==> src/rtl/spi_ram_arbiter.sv <==
// spi_ram_arbiter: shares one single-port RAM between SPI frames (rx_*/tx_*) and a host port (host_*), drives ram_*, flags dropped SPI commands on spi_ovf
module spi_ram_arbiter #(
  parameter int ADDR_SIZE = 8,
  parameter int DATA_SIZE = 8
) (
  input  logic                 clk,
  input  logic                 rst_n,
  input  logic [9:0]           rx_data,
  input  logic                 rx_valid,
  output logic [7:0]           tx_data,
  output logic                 tx_valid,
  input  logic                 host_req,
  input  logic                 host_we,
  input  logic [ADDR_SIZE-1:0] host_addr,
  input  logic [DATA_SIZE-1:0] host_wdata,
  output logic                 host_gnt,
  output logic [DATA_SIZE-1:0] host_rdata,
  output logic                 host_rvalid,
  output logic                 ram_en,
  output logic                 ram_we,
  output logic [ADDR_SIZE-1:0] ram_addr,
  output logic [DATA_SIZE-1:0] ram_din,
  input  logic [DATA_SIZE-1:0] ram_dout,
  output logic                 spi_ovf
);
  typedef enum logic [1:0] {IDLE, ISSUE, RD_WAIT} state_t;
  state_t state, next;
  logic [ADDR_SIZE-1:0] wr_addr, rd_addr, p_addr, s_addr, rx_addr;
  logic [7:0] p_data, s_data;
  logic spi_pend, p_we, s_we, pri, own, is_data, clr, acc, spi_req, host_win, grant;
  always_comb begin
    rx_addr = rx_data[9] ? rd_addr : wr_addr;
    is_data = rx_valid & rx_data[8];
    clr = state == ISSUE & !own;
    acc = is_data & (!spi_pend | clr);
    spi_req = spi_pend | acc;
    grant = state == IDLE & (spi_req | host_req);
    host_win = host_req & (!spi_req | pri);
    s_we = spi_pend ? p_we : !rx_data[9];
    s_addr = spi_pend ? p_addr : rx_addr;
    s_data = spi_pend ? p_data : rx_data[7:0];
    next = state == IDLE ? (grant ? ISSUE : IDLE) : state == ISSUE ? (ram_we ? IDLE : RD_WAIT) : IDLE;
  end
  always_ff @(posedge clk or negedge rst_n) begin
    if (!rst_n) state <= IDLE;
    else state <= next;
  end
  always_ff @(posedge clk or negedge rst_n) begin
    if (!rst_n) begin
      wr_addr <= '0;
      rd_addr <= '0;
      p_addr <= '0;
      p_data <= '0;
      p_we <= 1'b0;
      spi_pend <= 1'b0;
      pri <= 1'b0;
      own <= 1'b0;
      spi_ovf <= 1'b0;
      ram_en <= 1'b0;
      ram_we <= 1'b0;
      ram_addr <= '0;
      ram_din <= '0;
      host_gnt <= 1'b0;
      host_rdata <= '0;
      host_rvalid <= 1'b0;
      tx_data <= '0;
      tx_valid <= 1'b0;
    end else begin
      if (is_data & !acc) spi_ovf <= 1'b1;
      if (rx_valid & !rx_data[8] & rx_data[9]) rd_addr <= ADDR_SIZE'(rx_data[7:0]);
      if (rx_valid & !rx_data[8] & !rx_data[9]) wr_addr <= ADDR_SIZE'(rx_data[7:0]);
      if (acc) begin
        spi_pend <= 1'b1;
        p_we <= !rx_data[9];
        p_addr <= rx_addr;
        p_data <= rx_data[7:0];
      end else if (clr) spi_pend <= 1'b0;
      ram_en <= grant;
      host_gnt <= grant & host_win;
      if (grant) begin
        own <= host_win;
        pri <= !host_win;
        ram_we <= host_win ? host_we : s_we;
        ram_addr <= host_win ? host_addr : s_addr;
        ram_din <= host_win ? host_wdata : DATA_SIZE'(s_data);
      end
      tx_valid <= state == RD_WAIT & !own;
      host_rvalid <= state == RD_WAIT & own;
      if (state == RD_WAIT & own) host_rdata <= ram_dout;
      if (state == RD_WAIT & !own) tx_data <= 8'(ram_dout);
    end
  end
endmodule

==> config.mk <==
export PLATFORM = sky130hd
export DESIGN_NAME = spi_ram_arbiter
export DESIGN_NICKNAME = d
export VERILOG_FILES = /design/src/rtl/spi_ram_arbiter.sv
export SDC_FILE = /design/constraint.sdc
export NUM_CORES = 1
export LEC_CHECK = 0
export BUFFER_PORTS_ARGS = -buffer_cell sky130_fd_sc_hd__buf_2
export CORE_MARGIN = 3
export CORE_UTILIZATION = 53
export DETAILED_ROUTE_END_ITERATION = 10
export PLACE_DENSITY = 0.81
export SLEW_MARGIN = 20
export SYNTH_ARGS = -nofsm -noshare
export SYNTH_HDL_FRONTEND = slang
export SYNTH_SLANG_ARGS = --single-unit
==> constraint.sdc <==
create_clock -name clk -period 2.4 [get_ports clk]
set_input_delay 0.72 -clock clk [delete_from_list [all_inputs] [get_ports clk]]
set_output_delay 0.72 -clock clk [all_outputs]
set_load 0.01 [all_outputs]
Word-level counts from Yosys, hierarchy flattened --
Index checks and enable logic that the tools add are counted.
Storage, ports and cells: register bits after elaboration 76, output and inout bits 38, word-level logic and storage cells 59
Operators by class: equality and inequality tests 2, mux-type cells 13, bitwise logic cells 16, reduce and logical (&&, ||, !) cells 9
Operator list (count):
- $mux 8 | 5
- $and 1x1->1 | 12
- $logic_not 1->1 | 7
- $mux 2 | 3
- $mux 1 | 5
- $or 1x1->1 | 4
- $eq 2x1->1 const B | 1
- $eq 2x2->1 const B | 1
- $logic_not 2->1 | 1
- $reduce_bool 2->1 | 1

Depth between registers and ports, before layout --
Gate-level depths: netlist of the first run.
depth in word-level cells 9, mapped depth 6

Worst setup path before layout of the first run --
OpenSTA, ideal clock, no wires.
path kind input -> register, start input port rx_data[9], end register ram_addr[2], arrival 1810 ps, path slack 464 ps, stages on the path 4, buffers on the path 1, cells stage by stage buf_2 > mux2_2 > mux2_2 > a221o_1
On the way: cells in the longest elaborated chain, start to end 3
Ends and longest elaborated chain:
- start, declared | RTL line 8 | input logic [9:0] rx_data,
- $mux 8 | RTL line 32 | rx_addr = rx_data[9] ? rd_addr : wr_addr;
- $mux 8 | RTL line 40 | s_addr = spi_pend ? p_addr : rx_addr;
- $mux 8 | RTL line 84 | ram_addr <= host_win ? host_addr : s_addr;
- end signal, assigned | RTL line 84
- end, declared | RTL line 21 | output logic [ADDR_SIZE-1:0] ram_addr,
No other way between the ends. A chain may end at the register's enable or synchronous reset.

Worst setup path in the final report of the first run --
start input port rx_valid, end register ram_din[6]
On the way: cells in the longest elaborated chain, start to end 7, elaborated cells between the ends (all ways) 9, classes of those cells 1 x mux; 7 x bitwise; 1 x reduce/logical
Ends and longest elaborated chain:
- start, declared | RTL line 9 | input logic rx_valid,
- $and 1x1->1 * | RTL line 33 | is_data = rx_valid & rx_data[8];
- $and 1x1->1 * | RTL line 35 | acc = is_data & (!spi_pend | clr);
- $or 1x1->1 * | RTL line 36 | spi_req = spi_pend | acc;
- $logic_not 1->1 | RTL line 38 | host_win = host_req & (!spi_req | pri);
- $or 1x1->1 | RTL line 38
- $and 1x1->1 | RTL line 38
- $mux 8 | RTL line 85 | ram_din <= host_win ? host_wdata : DATA_SIZE'(s_data);
- end signal, assigned | RTL line 85
- end, declared | RTL line 22 | output logic [DATA_SIZE-1:0] ram_din,
Mark *: on every way between the ends. The rest lies on a longest branch, timed or not.

==> flow_metrics.env, run 1 <==
export IMPL_tightest_slew_ns=0.684
export IMPL_syn_cell_area_mm2=0.00325
export IMPL_drt_total_wl_um=7030
export IMPL_place_gp_congestion=0.722
export IMPL_grt_pass1_wl_um=12100
export IMPL_clk_latency_ns=0.33
export IMPL_fin_crit_sh_pct=82.0
export IMPL_cts_htree_levels=3
export IMPL_die_x_um=84.3
export IMPL_vias=2173
export IMPL_required_ns=2.67
export IMPL_critPathCaptureType="flip-flop"
export IMPL_start_util_pct=56.9
export IMPL_grt_overflow=0
export IMPL_grt_pass1_vias=2327
export IMPL_whs_ns=0.399
export IMPL_dpl_hpwl_um=5010
export IMPL_ant_nets=0
export IMPL_yosys_warnings=0
export IMPL_hold_class="input port to async pin"
export IMPL_dr_pass1_iters=4
export IMPL_post_route_util_pct=69.3
export IMPL_p_leak_nw=1.90
export IMPL_crit_fanout=11
export IMPL_synth_net_count=260
export IMPL_slew_headroom_pct=54.3
export IMPL_setup_tns_ns=0
export IMPL_final_max_slew_viol_count=0
export IMPL_n_fill_cell=397
export IMPL_die_area_mm2=0.00711
export IMPL_outcome="finished, final reports clean"
export IMPL_worst_slack_ns=0.431
export IMPL_placed_cells=365
export IMPL_core_area_mm2=0.00571
export IMPL_drt_iter0_drc=117
export IMPL_viasPerCell=5.70
export IMPL_ys_flop_type="dfrtp_1"
export IMPL_finalNetCount=343
export IMPL_holdBufCountCts=0
export IMPL_n_antenna_cell=0
export IMPL_row_count=27
export IMPL_cts_tree="yes"
export IMPL_drc=0
export IMPL_grt_total_usage_pct=21.4
export IMPL_syn_inst=221
export IMPL_fmax_mhz=508
export IMPL_clkTransAtPathRegs_ns=0.07
export IMPL_root_buffer="clkbuf_8"
export IMPL_criticalPathCategory="input port to flip-flop"
export IMPL_cts_setup_buffers=0
export IMPL_place_area_mm2=0.00372
export IMPL_synth_cell_types=30
export IMPL_wl_per_cell_um=18.4
export IMPL_numClockSinks=75
export IMPL_start_kind="input port"
export IMPL_cts_resized=0
export IMPL_synth_seq_cells=75
export IMPL_synthToLayoutAreaGrowth_pct=21.7
export IMPL_yosysSeqAreaShare_pct=57.7
export IMPL_ios=77
export IMPL_cts_buffers=9
export IMPL_grt_max_degree=76
export IMPL_rsz0062_at_grt="no"
export IMPL_power_density_mw_per_mm2=1350
export IMPL_fin_crit_ns=1.97
export IMPL_syn_avg_cell_area_um2=14.7
export IMPL_fin_worst_skew_ns=0.0109
export IMPL_finalSetupViolCount=0
export IMPL_die_h_um=84.3
export IMPL_final_area_mm2=0.00396
export IMPL_antenna_found_initial=0
export IMPL_finalNonFillerCells=381
export IMPL_ir_worst_vdd_mv=0.731
export IMPL_drive_gt1_share_pct=53.7
export IMPL_ys_async_sr_fraction_pct=100
export IMPL_ff2ff_setup_slack_ns=0.52
export IMPL_synth_edff_count=0
export IMPL_power_total_mw=5.34
export IMPL_arrival_ns=2.24
export IMPL_cap_violations=0
export IMPL_hold_viol_final=0
export IMPL_pre_cts_ws_ns=0.137
export IMPL_portBuffers=76
export IMPL_clockBufferDepth=2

◆ ◆ ◆

__Instructions to follow__: Give back, unchanged, the run of lines in the listing above that begins at the line containing "export IMPL_dr_pass1_iters=4" and ends at the line containing "export IMPL_row_count=27", both included.

__Answer to this task__:
export IMPL_dr_pass1_iters=4
export IMPL_post_route_util_pct=69.3
export IMPL_p_leak_nw=1.90
export IMPL_crit_fanout=11
export IMPL_synth_net_count=260
export IMPL_slew_headroom_pct=54.3
export IMPL_setup_tns_ns=0
export IMPL_final_max_slew_viol_count=0
export IMPL_n_fill_cell=397
export IMPL_die_area_mm2=0.00711
export IMPL_outcome="finished, final reports clean"
export IMPL_worst_slack_ns=0.431
export IMPL_placed_cells=365
export IMPL_core_area_mm2=0.00571
export IMPL_drt_iter0_drc=117
export IMPL_viasPerCell=5.70
export IMPL_ys_flop_type="dfrtp_1"
export IMPL_finalNetCount=343
export IMPL_holdBufCountCts=0
export IMPL_n_antenna_cell=0
export IMPL_row_count=27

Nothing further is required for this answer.